In the wake of US President Trump’s announced impending ban on TikTok parent company ByteDance, the future of the app – and its 100 million US active users – has been the subject of high-stakes speculation. 

The latest entrants on the scene are Walmart and Microsoft, which are at the time of writing planning to join together to bid on the app. This makes sense from a pragmatic standpoint; Microsoft has teamed up with Walmart before, notably in 2018 to build Walmart’s online retail and with Walmart historically using Microsoft cloud solutions and software in its digital expansion. 

Microsoft’s return to growth has been powered in recent years by its Azure cloud hosting business which competes strongly against market leader Amazon’s web hosting services. Walmart is also competing directly against Amazon in the online retail and content space, now dominated by Bezos’ behemoth with boosted online sales during the pandemic, and additionally through failed attempts at direct-to-consumer media services such as video on-demand service Vudu, which Walmart sold to Fandango only back in April 2020.

Great on paper, sketchy in reality

However, the brand clash between Microsoft / Walmart and the edgy, fast-moving social media app TikTok is not seemingly being given the concern it deserves. ByteDance has set the valuation price for American TikTok holdings at $30 billion – widely considered too high by those bidding. Along with the hefty price tag, whoever wins the bid will have an additional operational cost to bear: maintaining user engagement post-acquisition. This will be essential in order to realise the long-term return on investment which bidders will be planning for. 
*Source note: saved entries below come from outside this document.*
`src/rtl/display_pkg.sv`:
```
// Shared definitions for the multiplexed 7-segment display scanner.
//
// Contents:
//   SEG_0..SEG_9  active-low segment patterns {g,f,e,d,c,b,a} for the decimal digits
//   SEG_OFF       all segments dark
//   SEG_DASH      middle bar only, shown for nibbles 10..15
//   scan_state_e  scan FSM states (used only when SCAN_GUARD_EN is defined)
//   CLOG2         ceiling log2, never less than 1, for sizing counters and indices
package display_pkg;

    localparam logic [6:0] SEG_0    = 7'h40;
    localparam logic [6:0] SEG_1    = 7'h79;
    localparam logic [6:0] SEG_2    = 7'h24;
    localparam logic [6:0] SEG_3    = 7'h30;
    localparam logic [6:0] SEG_4    = 7'h19;
    localparam logic [6:0] SEG_5    = 7'h12;
    localparam logic [6:0] SEG_6    = 7'h02;
    localparam logic [6:0] SEG_7    = 7'h78;
    localparam logic [6:0] SEG_8    = 7'h00;
    localparam logic [6:0] SEG_9    = 7'h10;
    localparam logic [6:0] SEG_OFF  = 7'h7F;
    localparam logic [6:0] SEG_DASH = 7'h3F;

    typedef enum logic {
        SHOW  = 1'b0,
        GUARD = 1'b1
    } scan_state_e;

    // Ceiling log2, clamped to 1 so a single-entry range still gets a 1-bit vector.
    function automatic int CLOG2(input int value);
        int result;
        result = 0;
        for (int i = 0; i < 31; i++) begin
            if ((1 << i) < value) begin
                result = i + 1;
            end
        end
        return (result < 1) ? 1 : result;
    endfunction

endpackage

```
`src/rtl/bcd_to_seg7.sv`:
```
// Combinational BCD to 7-segment decoder, active-low outputs.
//
// Ports:
//   bcd  in   4  digit value; 0..9 decode normally, 10..15 show a dash
//   seg  out  7  {g,f,e,d,c,b,a}, 0 = segment lit
module bcd_to_seg7
    import display_pkg::*;
(
    input  logic [3:0] bcd,
    output logic [6:0] seg
);

    always_comb begin
        seg = SEG_DASH;
        case (bcd)
            4'd0:    seg = SEG_0;
            4'd1:    seg = SEG_1;
            4'd2:    seg = SEG_2;
            4'd3:    seg = SEG_3;
            4'd4:    seg = SEG_4;
            4'd5:    seg = SEG_5;
            4'd6:    seg = SEG_6;
            4'd7:    seg = SEG_7;
            4'd8:    seg = SEG_8;
            4'd9:    seg = SEG_9;
            default: seg = SEG_DASH;
        endcase
    end

endmodule

```
`src/rtl/bcd_display_scan.sv`:
```
// Multiplexed 7-segment display driver. Scans N BCD digits one at a time onto
// shared segment lines with one-hot active-low anodes. The whole BCD bus is
// snapshotted once per frame so a rippling counter upstream never tears the
// displayed value.
//
// Ports:
//   clk          in   1     system clock, rising edge
//   rst          in   1     asynchronous reset, active low
//   bcd_in       in   N*4   packed digits, digit 0 in [3:0]
//   dp_in        in   N     per-digit decimal point request, 1 = lit
//   blank_lz     in   1     1 = suppress leading zeros (sampled live)
//   seg          out  7     {g,f,e,d,c,b,a}, active low, registered
//   dp           out  1     decimal point, active low, registered
//   an           out  N     anode enables, active-low one-hot, registered
//   digit_idx    out  IW    digit currently shown on an/seg
//   frame_start  out  1     one-cycle pulse when a snapshot is taken
//
// Build option: define SCAN_GUARD_EN to insert GUARD_CYCLES blanking cycles
// between digits (suppresses ghosting on slow anode drivers). Without it the
// scan advances straight from digit to digit and GUARD_CYCLES is unused.
//
// Scan FSM (SCAN_GUARD_EN only):
//   state | meaning
//   SHOW  | current digit lit, prescaler running
//   GUARD | all anodes off, prescaler held at 0, guard counter running
module bcd_display_scan
    import display_pkg::*;
#(
    parameter  int N            = 3,
    parameter  int REFRESH_DIV  = 50000,
    parameter  int GUARD_CYCLES = 8,
    localparam int IW           = CLOG2(N)
) (
    input  logic            clk,
    input  logic            rst,
    input  logic [N*4-1:0]  bcd_in,
    input  logic [N-1:0]    dp_in,
    input  logic            blank_lz,
    output logic [6:0]      seg,
    output logic            dp,
    output logic [N-1:0]    an,
    output logic [IW-1:0]   digit_idx,
    output logic            frame_start
);

    localparam int            DW       = CLOG2(REFRESH_DIV);
    localparam logic [DW-1:0] DIV_LAST = DW'(REFRESH_DIV - 1);
    localparam logic [IW-1:0] IDX_LAST = IW'(N - 1);

    if (N < 1 || REFRESH_DIV < 2 || GUARD_CYCLES < 1) begin : g_bad_param
        $error("bcd_display_scan: parameter out of range");
    end

    logic [DW-1:0]  div_cnt_q, div_cnt_d;
    logic [IW-1:0]  idx_q, idx_d;
    logic [N*4-1:0] snap_q, snap_d;
    logic [N-1:0]   dp_snap_q, dp_snap_d;
    logic [N-1:0]   an_q, an_d;
    logic [6:0]     seg_q, seg_d;
    logic           dp_q, dp_d;
    logic [IW-1:0]  digit_idx_q, digit_idx_d;
    logic           frame_start_q, frame_start_d;

    logic           tick;
    logic           in_show;
    logic           take_snap;
    logic [IW-1:0]  next_idx;
    logic [3:0]     cur_digit;
    logic           cur_dp;
    logic           cur_zero_above;
    logic [6:0]     cur_seg;

    assign tick     = (div_cnt_q == DIV_LAST);
    assign next_idx = (idx_q == IDX_LAST) ? '0 : idx_q + 1'b1;

`ifdef SCAN_GUARD_EN
    localparam int            GW         = CLOG2(GUARD_CYCLES);
    localparam logic [GW-1:0] GUARD_LAST = GW'(GUARD_CYCLES - 1);

    scan_state_e    state_q, state_d;
    logic [GW-1:0]  guard_cnt_q, guard_cnt_d;

    always_comb begin
        state_d     = state_q;
        guard_cnt_d = guard_cnt_q;
        div_cnt_d   = div_cnt_q;
        idx_d       = idx_q;
        case (state_q)
            SHOW: begin
                if (tick) begin
                    state_d     = GUARD;
                    guard_cnt_d = '0;
                    div_cnt_d   = '0;
                end else begin
                    div_cnt_d = div_cnt_q + 1'b1;
                end
            end
            GUARD: begin
                div_cnt_d = '0;
                if (guard_cnt_q == GUARD_LAST) begin
                    state_d = SHOW;
                    idx_d   = next_idx;
                end else begin
                    guard_cnt_d = guard_cnt_q + 1'b1;
                end
            end
            default: state_d = SHOW;
        endcase
    end

    always_ff @(posedge clk or negedge rst) begin
        if (!rst) begin
            state_q     <= SHOW;
            guard_cnt_q <= '0;
        end else begin
            state_q     <= state_d;
            guard_cnt_q <= guard_cnt_d;
        end
    end

    assign in_show = (state_q == SHOW);
`else
    always_comb begin
        div_cnt_d = tick ? '0 : div_cnt_q + 1'b1;
        idx_d     = tick ? next_idx : idx_q;
    end

    assign in_show = 1'b1;
`endif

    // Snapshot at the very first prescaler cycle of digit 0, so a frame always
    // shows one coherent counter value.
    assign take_snap     = in_show && (idx_q == '0) && (div_cnt_q == '0);
    assign snap_d        = take_snap ? bcd_in : snap_q;
    assign dp_snap_d     = take_snap ? dp_in : dp_snap_q;
    assign frame_start_d = take_snap;

    // Digit mux plus leading-zero detection: a digit counts as a leading zero
    // when it and every more significant snapshot digit are zero.
    always_comb begin
        logic all_zero;
        all_zero       = 1'b1;
        cur_digit      = '0;
        cur_dp         = 1'b0;
        cur_zero_above = 1'b0;
        for (int i = N - 1; i >= 0; i--) begin
            all_zero = all_zero && (snap_q[i*4 +: 4] == 4'd0);
            if (idx_q == IW'(i)) begin
                cur_digit      = snap_q[i*4 +: 4];
                cur_dp         = dp_snap_q[i];
                cur_zero_above = all_zero;
            end
        end
    end

    bcd_to_seg7 u_dec (
        .bcd (cur_digit),
        .seg (cur_seg)
    );

    // Blanked leading zeros keep their anode and dp so brightness stays uniform.
    always_comb begin
        an_d        = ~(N'(1) << idx_q);
        seg_d       = (blank_lz && (idx_q != '0) && cur_zero_above) ? SEG_OFF : cur_seg;
        dp_d        = ~cur_dp;
        digit_idx_d = idx_q;
        if (!in_show) begin
            an_d  = '1;
            seg_d = SEG_OFF;
            dp_d  = 1'b1;
        end
    end

    always_ff @(posedge clk or negedge rst) begin
        if (!rst) begin
            div_cnt_q     <= '0;
            idx_q         <= '0;
            snap_q        <= '0;
            dp_snap_q     <= '0;
            an_q          <= '1;
            seg_q         <= SEG_OFF;
            dp_q          <= 1'b1;
            digit_idx_q   <= '0;
            frame_start_q <= 1'b0;
        end else begin
            div_cnt_q     <= div_cnt_d;
            idx_q         <= idx_d;
            snap_q        <= snap_d;
            dp_snap_q     <= dp_snap_d;
            an_q          <= an_d;
            seg_q         <= seg_d;
            dp_q          <= dp_d;
            digit_idx_q   <= digit_idx_d;
            frame_start_q <= frame_start_d;
        end
    end

    assign an          = an_q;
    assign seg         = seg_q;
    assign dp          = dp_q;
    assign digit_idx   = digit_idx_q;
    assign frame_start = frame_start_q;

endmodule

```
A cautionary tale is that of AT&T, which is now reported to be considering the sale of its ad-tech unit Xandr in a move partially reversing its previous bold strategic plan to create an integrated content distribution and ad deployment ecosystem. Xandr is the renamed ad-tech business AppNexus which AT&T acquired in June 2018, at the same time that the AT&T/ Time Warner acquisition closed. The $1.6 billion investment was meant to optimise the cost savings for advertisers seeking to buy ad space in a combined communications-media major ecosystem. The failure to effectively integrate a tech start-up into a slow-moving telco conglomerate is a reminder that buying in world-class innovative disruptive units does not guarantee ongoing operational success.

Clash of brands

AT&T, Microsoft and Walmart bear passing consumer sentiment similarities as mainstream established utility brands. The three are fundamentally more seemingly practical than passionate, which is a notable distinction in an era of fandom being the determinant of lasting success and consumer relationships. If a company of this ilk is not market indispensable in some sense – as Microsoft has found with its business niche, and as Amazon has managed in its gains of consumer wallet share in a pandemic and early recession – their propositions are unlikely to gain much ground. 

The determining question is what Microsoft and Walmart will do with TikTok, should they purchase it. Microsoft has an extensive portfolio of acquisitions which it has largely allowed to maintain their own branding. However, the list tends to the business and technological, with forays also into gaming; adding a trendy social video platform would be much more in the cultural limelight than most of its other assets, making this a riskier move. And it is likely Walmart will try to use the ad-bearing capacity of TikTok to advertise or even offer in-app purchases for its products – but as Walmart products are not exactly to be found on the high street, much less anyone’s Instagram profile, the placement of these ads in this context raises awkward questions as to brand compatibility. 

Should Microsoft and Walmart purchase TikTok for anything approaching the valuation that ByteDance is currently asking for it, they will need to be careful in how they approach any changes to the app. Otherwise consumers will flee somewhere else. This real risk is shown by Facebook-owned Instagram introducing Reels, which hopes to do to Tiktok what Stories did to Snapchat. Non socially-native businesses are inherently more prone to be out-manoeuvred by tech rivals laser-focused on winning the engagement wars – a risk that the proposed Microsoft / Walmart TikTok acquisition joint venture would do well to pay close attention to.